== What you are asked to do ==
Please give the number of lines in the material below that contain "same", without further comment.

_ _ _ _ _ _ _

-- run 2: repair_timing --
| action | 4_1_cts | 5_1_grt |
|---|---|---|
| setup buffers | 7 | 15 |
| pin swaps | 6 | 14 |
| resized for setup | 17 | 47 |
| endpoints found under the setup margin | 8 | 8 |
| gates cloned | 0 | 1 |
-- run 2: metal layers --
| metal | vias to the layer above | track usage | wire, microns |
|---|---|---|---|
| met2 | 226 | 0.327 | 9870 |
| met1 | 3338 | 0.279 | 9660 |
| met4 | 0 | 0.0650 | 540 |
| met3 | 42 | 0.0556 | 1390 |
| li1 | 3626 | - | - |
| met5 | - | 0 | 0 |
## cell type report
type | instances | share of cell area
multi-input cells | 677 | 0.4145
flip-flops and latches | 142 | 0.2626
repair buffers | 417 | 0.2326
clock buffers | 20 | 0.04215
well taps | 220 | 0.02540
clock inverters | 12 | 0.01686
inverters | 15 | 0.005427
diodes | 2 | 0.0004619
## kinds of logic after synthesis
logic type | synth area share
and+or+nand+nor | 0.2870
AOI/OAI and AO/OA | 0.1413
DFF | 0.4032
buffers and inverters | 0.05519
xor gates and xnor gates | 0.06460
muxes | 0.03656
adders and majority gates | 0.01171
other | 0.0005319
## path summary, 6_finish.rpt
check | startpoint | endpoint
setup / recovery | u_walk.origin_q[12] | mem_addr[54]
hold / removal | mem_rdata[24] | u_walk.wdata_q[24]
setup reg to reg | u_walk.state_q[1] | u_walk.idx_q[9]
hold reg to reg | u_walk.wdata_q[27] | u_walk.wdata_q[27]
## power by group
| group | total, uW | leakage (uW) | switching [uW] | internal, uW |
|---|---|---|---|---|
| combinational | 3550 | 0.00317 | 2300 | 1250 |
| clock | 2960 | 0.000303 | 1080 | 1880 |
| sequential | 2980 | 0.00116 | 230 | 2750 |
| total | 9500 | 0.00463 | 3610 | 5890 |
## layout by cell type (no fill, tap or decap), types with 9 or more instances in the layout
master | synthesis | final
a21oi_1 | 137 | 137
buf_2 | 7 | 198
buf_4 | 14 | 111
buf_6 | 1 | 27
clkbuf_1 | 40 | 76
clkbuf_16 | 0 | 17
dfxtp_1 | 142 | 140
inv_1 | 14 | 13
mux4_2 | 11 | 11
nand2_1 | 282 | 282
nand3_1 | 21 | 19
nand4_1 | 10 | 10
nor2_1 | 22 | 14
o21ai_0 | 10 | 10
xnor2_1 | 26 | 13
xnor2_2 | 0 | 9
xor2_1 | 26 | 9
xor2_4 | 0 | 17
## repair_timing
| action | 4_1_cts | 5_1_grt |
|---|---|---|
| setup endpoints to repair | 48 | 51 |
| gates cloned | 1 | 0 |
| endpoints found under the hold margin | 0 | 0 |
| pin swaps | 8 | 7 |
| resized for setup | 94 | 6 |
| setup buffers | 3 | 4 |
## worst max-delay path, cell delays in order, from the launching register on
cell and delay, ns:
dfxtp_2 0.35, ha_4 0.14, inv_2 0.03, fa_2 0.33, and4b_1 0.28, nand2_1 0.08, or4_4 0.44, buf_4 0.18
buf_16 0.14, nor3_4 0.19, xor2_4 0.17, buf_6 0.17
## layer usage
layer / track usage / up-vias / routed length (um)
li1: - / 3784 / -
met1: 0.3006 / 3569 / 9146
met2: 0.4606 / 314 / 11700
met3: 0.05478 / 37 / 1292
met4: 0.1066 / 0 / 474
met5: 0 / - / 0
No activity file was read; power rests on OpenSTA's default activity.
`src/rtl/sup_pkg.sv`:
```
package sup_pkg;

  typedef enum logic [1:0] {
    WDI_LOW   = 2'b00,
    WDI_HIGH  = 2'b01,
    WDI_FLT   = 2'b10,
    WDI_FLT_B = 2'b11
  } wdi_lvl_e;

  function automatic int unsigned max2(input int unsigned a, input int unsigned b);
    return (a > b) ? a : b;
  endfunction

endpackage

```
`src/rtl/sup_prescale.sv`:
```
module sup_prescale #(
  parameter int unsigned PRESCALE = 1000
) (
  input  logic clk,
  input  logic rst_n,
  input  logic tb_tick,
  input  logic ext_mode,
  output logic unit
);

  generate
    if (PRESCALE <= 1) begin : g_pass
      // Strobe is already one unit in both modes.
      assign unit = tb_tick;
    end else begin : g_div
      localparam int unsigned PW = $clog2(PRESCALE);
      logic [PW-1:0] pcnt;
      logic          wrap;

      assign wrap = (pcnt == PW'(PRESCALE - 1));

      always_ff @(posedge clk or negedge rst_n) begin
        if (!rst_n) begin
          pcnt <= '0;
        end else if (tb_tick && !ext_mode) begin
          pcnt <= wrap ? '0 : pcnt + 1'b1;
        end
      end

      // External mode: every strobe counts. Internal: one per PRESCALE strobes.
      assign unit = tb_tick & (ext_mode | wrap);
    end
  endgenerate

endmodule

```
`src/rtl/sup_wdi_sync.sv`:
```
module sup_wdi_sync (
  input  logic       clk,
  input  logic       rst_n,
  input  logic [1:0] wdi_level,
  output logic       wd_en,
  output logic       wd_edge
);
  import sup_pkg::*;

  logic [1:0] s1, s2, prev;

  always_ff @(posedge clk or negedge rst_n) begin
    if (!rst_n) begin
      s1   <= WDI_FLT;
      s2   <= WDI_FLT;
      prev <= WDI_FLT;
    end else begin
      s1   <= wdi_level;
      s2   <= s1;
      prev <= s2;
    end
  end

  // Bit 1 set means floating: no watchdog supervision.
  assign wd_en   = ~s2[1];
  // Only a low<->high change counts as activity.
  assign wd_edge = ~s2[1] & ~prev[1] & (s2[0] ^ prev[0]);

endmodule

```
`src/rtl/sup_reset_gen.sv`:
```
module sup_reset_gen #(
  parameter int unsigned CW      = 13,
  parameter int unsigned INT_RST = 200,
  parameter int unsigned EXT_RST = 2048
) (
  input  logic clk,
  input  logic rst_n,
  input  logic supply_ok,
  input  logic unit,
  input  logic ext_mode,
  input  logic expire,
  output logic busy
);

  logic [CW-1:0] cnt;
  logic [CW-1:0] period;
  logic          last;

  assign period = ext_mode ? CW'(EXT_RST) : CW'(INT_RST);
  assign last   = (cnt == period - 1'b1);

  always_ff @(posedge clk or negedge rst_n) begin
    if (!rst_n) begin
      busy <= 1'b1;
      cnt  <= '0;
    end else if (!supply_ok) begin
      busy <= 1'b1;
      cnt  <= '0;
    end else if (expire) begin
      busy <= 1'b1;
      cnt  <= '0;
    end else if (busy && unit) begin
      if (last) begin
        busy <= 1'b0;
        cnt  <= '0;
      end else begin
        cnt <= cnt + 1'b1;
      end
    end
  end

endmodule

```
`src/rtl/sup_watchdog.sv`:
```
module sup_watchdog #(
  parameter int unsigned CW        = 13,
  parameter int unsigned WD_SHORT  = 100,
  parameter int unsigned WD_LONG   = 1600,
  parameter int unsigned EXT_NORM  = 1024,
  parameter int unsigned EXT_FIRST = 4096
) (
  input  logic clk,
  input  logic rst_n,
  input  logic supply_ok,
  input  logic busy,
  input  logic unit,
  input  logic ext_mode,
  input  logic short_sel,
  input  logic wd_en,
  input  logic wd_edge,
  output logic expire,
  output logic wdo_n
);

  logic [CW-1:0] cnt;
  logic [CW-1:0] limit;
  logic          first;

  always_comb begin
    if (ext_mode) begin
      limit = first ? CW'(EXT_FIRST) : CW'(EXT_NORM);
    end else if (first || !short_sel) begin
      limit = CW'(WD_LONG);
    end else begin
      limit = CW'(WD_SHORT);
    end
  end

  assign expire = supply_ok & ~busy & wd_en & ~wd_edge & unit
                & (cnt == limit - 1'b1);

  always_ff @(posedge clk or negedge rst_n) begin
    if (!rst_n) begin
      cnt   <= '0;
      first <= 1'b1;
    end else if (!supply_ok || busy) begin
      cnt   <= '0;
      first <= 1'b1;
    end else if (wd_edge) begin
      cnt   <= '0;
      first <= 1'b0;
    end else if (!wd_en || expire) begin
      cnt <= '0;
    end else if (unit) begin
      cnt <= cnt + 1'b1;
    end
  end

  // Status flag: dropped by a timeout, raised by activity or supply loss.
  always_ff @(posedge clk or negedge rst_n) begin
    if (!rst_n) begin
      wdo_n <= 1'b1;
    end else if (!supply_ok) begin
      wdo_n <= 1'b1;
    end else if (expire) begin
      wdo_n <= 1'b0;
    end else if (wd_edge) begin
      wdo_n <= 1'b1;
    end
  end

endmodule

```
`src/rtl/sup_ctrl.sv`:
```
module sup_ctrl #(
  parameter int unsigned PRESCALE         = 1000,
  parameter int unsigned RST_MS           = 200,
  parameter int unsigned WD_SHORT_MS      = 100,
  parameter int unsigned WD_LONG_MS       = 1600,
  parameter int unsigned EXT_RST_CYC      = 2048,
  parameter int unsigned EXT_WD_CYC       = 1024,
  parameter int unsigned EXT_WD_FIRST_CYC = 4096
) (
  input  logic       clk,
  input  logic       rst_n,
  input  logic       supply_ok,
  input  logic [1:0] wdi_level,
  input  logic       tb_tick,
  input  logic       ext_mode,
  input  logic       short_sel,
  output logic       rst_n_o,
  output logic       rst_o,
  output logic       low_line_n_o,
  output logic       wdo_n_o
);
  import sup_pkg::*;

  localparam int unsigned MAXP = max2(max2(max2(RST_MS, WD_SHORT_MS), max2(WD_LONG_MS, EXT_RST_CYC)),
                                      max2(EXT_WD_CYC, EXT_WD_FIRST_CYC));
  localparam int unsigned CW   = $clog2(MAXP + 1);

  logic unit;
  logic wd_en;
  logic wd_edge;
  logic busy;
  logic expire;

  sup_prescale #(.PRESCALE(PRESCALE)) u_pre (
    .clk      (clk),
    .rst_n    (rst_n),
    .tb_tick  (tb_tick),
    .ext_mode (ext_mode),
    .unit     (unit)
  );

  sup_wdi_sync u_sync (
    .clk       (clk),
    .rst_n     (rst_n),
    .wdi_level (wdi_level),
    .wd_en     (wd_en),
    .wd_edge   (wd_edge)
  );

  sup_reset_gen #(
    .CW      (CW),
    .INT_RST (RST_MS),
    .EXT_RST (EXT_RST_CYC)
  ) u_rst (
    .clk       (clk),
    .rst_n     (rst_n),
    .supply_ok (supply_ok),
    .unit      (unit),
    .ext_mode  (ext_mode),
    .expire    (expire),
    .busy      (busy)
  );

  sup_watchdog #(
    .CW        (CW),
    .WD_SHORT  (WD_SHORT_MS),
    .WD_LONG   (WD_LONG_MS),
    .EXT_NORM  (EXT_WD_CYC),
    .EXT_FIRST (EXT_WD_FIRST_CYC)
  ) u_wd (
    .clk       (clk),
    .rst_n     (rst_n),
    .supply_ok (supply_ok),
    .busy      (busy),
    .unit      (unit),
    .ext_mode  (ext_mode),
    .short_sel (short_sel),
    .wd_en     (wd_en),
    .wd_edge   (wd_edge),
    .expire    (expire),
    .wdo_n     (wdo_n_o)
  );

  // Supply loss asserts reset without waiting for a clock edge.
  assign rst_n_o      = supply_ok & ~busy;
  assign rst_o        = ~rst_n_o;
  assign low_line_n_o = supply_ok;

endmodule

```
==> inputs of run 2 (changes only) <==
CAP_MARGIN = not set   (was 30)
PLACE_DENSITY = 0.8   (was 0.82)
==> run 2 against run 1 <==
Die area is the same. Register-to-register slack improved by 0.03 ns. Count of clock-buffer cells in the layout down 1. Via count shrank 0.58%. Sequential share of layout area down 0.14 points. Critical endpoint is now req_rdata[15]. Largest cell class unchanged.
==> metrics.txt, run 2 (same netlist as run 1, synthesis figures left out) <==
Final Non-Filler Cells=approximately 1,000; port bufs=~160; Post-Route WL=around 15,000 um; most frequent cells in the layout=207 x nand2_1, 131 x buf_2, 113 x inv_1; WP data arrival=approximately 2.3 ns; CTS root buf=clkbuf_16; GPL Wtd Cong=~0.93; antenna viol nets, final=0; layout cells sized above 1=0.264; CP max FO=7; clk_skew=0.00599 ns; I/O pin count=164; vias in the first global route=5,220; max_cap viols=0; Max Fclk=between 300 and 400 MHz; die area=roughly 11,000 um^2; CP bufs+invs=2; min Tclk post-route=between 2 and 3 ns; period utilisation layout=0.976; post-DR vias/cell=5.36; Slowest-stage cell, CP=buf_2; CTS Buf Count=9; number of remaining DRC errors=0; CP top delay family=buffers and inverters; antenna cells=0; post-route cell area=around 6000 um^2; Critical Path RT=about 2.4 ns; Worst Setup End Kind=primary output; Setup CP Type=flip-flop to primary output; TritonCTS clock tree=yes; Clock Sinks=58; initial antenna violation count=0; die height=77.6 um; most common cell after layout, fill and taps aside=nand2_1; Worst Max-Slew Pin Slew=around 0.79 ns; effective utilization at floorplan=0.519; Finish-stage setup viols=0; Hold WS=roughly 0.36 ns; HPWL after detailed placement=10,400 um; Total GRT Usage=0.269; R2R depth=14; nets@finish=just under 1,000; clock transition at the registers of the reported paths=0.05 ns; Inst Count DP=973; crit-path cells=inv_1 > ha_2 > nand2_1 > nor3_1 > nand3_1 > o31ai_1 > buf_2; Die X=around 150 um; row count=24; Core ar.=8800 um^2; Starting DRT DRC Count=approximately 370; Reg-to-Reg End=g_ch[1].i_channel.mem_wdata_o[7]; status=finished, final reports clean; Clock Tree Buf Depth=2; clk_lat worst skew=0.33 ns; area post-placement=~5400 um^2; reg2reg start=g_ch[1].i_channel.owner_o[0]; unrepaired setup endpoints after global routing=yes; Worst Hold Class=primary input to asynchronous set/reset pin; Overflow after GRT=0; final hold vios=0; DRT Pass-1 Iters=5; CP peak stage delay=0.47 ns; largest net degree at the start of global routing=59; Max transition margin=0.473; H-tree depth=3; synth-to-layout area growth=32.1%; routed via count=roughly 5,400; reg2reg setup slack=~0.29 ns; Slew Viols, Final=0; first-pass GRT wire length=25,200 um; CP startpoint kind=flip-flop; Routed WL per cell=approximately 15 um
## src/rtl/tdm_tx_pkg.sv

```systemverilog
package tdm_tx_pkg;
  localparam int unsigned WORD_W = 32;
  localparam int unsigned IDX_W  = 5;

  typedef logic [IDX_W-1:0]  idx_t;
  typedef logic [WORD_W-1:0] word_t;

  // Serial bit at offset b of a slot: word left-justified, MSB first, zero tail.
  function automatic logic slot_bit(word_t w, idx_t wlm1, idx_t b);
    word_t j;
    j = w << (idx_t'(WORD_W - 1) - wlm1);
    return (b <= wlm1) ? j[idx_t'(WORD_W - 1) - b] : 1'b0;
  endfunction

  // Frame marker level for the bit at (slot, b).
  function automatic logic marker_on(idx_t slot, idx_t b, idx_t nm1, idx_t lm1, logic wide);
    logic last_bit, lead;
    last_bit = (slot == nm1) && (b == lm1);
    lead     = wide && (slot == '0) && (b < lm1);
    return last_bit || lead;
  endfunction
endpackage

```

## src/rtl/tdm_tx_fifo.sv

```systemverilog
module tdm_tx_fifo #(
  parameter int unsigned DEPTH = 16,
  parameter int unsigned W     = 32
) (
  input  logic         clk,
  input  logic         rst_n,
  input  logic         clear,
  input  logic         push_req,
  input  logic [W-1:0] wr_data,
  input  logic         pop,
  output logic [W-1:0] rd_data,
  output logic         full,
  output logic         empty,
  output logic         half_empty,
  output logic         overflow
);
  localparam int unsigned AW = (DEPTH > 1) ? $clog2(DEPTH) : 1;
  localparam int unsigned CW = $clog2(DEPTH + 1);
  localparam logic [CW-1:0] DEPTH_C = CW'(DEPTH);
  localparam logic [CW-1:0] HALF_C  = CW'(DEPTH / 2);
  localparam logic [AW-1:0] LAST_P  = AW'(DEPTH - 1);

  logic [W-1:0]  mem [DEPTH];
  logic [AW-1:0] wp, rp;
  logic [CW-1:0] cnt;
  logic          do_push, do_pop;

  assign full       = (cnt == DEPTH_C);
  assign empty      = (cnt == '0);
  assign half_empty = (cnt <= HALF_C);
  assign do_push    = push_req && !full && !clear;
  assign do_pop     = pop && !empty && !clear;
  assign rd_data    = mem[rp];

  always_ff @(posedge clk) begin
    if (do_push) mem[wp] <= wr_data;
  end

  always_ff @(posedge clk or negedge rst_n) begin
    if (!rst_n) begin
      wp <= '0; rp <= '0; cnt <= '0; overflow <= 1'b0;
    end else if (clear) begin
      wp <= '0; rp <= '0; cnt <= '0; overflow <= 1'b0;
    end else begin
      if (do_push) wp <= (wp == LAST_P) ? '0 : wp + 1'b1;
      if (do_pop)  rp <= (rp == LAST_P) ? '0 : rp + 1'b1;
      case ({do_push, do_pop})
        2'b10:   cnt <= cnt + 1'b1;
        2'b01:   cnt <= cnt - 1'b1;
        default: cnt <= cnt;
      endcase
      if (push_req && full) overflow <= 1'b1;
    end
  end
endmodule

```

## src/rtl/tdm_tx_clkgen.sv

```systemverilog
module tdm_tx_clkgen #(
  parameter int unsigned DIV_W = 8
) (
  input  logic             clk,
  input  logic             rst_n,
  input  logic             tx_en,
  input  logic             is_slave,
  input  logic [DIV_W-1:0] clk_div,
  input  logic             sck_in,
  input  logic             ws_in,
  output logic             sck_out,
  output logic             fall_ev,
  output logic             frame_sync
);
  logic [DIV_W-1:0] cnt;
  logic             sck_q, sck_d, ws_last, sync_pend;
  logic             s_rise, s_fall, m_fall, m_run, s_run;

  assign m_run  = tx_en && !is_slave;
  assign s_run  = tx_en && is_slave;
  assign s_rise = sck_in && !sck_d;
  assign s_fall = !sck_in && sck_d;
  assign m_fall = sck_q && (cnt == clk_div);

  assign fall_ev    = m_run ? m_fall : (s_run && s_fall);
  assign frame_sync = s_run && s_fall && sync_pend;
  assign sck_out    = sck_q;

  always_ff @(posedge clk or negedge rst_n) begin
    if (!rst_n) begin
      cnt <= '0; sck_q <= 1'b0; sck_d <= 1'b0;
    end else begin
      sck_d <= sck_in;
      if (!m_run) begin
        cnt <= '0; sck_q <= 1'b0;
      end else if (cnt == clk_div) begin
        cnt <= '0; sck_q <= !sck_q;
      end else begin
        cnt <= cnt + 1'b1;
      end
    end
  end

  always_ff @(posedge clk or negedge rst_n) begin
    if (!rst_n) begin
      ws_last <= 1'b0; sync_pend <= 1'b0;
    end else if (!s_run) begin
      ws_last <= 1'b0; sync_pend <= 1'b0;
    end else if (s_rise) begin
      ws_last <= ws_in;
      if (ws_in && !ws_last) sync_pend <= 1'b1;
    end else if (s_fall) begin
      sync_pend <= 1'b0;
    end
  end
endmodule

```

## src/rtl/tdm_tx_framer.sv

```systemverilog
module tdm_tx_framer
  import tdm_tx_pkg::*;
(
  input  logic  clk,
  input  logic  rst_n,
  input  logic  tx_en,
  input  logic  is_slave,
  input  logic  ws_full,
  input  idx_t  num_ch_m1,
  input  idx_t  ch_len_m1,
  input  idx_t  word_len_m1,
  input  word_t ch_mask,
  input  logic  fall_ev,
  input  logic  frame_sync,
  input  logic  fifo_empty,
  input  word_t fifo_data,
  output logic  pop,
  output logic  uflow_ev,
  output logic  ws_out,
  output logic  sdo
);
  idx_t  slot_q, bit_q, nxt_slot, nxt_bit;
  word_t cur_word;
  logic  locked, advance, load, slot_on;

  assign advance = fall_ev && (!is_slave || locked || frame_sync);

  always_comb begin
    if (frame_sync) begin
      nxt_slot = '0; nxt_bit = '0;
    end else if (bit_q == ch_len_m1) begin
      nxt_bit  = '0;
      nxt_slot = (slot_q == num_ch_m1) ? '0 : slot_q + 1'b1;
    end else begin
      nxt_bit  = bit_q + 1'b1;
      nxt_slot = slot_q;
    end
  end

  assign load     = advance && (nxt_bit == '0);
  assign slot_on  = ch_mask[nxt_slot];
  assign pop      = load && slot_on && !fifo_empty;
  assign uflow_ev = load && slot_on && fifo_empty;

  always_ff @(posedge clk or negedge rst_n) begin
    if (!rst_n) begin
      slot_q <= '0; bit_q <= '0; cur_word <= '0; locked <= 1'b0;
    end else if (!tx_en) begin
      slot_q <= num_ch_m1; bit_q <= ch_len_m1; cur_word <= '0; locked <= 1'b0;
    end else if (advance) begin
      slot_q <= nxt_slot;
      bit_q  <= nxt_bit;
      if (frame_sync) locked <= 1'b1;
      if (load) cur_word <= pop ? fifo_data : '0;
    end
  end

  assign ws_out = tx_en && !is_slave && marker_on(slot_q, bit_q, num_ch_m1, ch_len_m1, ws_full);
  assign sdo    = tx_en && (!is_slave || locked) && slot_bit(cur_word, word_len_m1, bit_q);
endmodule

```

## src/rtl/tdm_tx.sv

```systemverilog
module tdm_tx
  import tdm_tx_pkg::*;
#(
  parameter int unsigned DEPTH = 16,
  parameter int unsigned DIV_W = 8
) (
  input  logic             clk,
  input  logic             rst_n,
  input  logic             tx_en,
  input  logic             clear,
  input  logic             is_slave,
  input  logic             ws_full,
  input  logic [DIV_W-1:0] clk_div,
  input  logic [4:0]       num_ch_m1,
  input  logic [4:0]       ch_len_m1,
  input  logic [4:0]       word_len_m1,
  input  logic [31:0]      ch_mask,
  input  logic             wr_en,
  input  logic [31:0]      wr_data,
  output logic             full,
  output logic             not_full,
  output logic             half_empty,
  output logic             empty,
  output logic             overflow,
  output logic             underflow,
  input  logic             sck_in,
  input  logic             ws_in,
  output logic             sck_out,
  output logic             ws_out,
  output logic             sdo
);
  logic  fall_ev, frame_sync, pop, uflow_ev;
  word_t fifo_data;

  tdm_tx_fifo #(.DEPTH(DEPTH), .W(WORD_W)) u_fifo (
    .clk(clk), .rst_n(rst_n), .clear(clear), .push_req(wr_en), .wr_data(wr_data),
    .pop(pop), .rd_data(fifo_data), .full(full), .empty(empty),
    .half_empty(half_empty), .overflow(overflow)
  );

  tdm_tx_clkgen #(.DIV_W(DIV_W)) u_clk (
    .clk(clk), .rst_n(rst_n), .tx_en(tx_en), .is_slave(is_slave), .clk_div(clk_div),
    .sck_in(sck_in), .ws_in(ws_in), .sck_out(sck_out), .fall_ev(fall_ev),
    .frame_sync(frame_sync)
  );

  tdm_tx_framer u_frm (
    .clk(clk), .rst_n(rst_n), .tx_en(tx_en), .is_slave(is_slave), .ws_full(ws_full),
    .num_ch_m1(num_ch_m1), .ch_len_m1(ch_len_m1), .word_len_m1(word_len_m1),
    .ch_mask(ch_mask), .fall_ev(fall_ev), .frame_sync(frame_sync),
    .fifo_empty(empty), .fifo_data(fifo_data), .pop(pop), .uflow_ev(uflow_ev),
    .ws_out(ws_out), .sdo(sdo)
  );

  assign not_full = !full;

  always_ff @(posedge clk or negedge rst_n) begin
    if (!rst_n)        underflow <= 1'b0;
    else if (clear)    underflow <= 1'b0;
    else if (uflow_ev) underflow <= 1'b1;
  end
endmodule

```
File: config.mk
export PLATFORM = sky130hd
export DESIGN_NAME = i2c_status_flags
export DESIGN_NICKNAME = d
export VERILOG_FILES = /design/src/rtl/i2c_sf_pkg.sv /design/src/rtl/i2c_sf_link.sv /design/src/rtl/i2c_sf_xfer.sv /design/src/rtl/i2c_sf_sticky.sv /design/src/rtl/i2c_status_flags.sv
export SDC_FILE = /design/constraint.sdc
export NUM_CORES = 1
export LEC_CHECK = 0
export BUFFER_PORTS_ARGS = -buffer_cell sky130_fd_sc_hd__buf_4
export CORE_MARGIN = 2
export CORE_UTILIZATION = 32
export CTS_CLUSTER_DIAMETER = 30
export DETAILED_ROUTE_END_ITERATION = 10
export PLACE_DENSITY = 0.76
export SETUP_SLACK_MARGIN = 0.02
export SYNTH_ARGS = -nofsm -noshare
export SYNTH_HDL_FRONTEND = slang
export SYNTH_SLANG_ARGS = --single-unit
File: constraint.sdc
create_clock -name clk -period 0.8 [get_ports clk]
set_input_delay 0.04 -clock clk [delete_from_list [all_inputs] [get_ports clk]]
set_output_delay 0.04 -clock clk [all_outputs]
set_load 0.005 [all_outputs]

_ _ _ _ _ _ _

== Answer for the task ==
2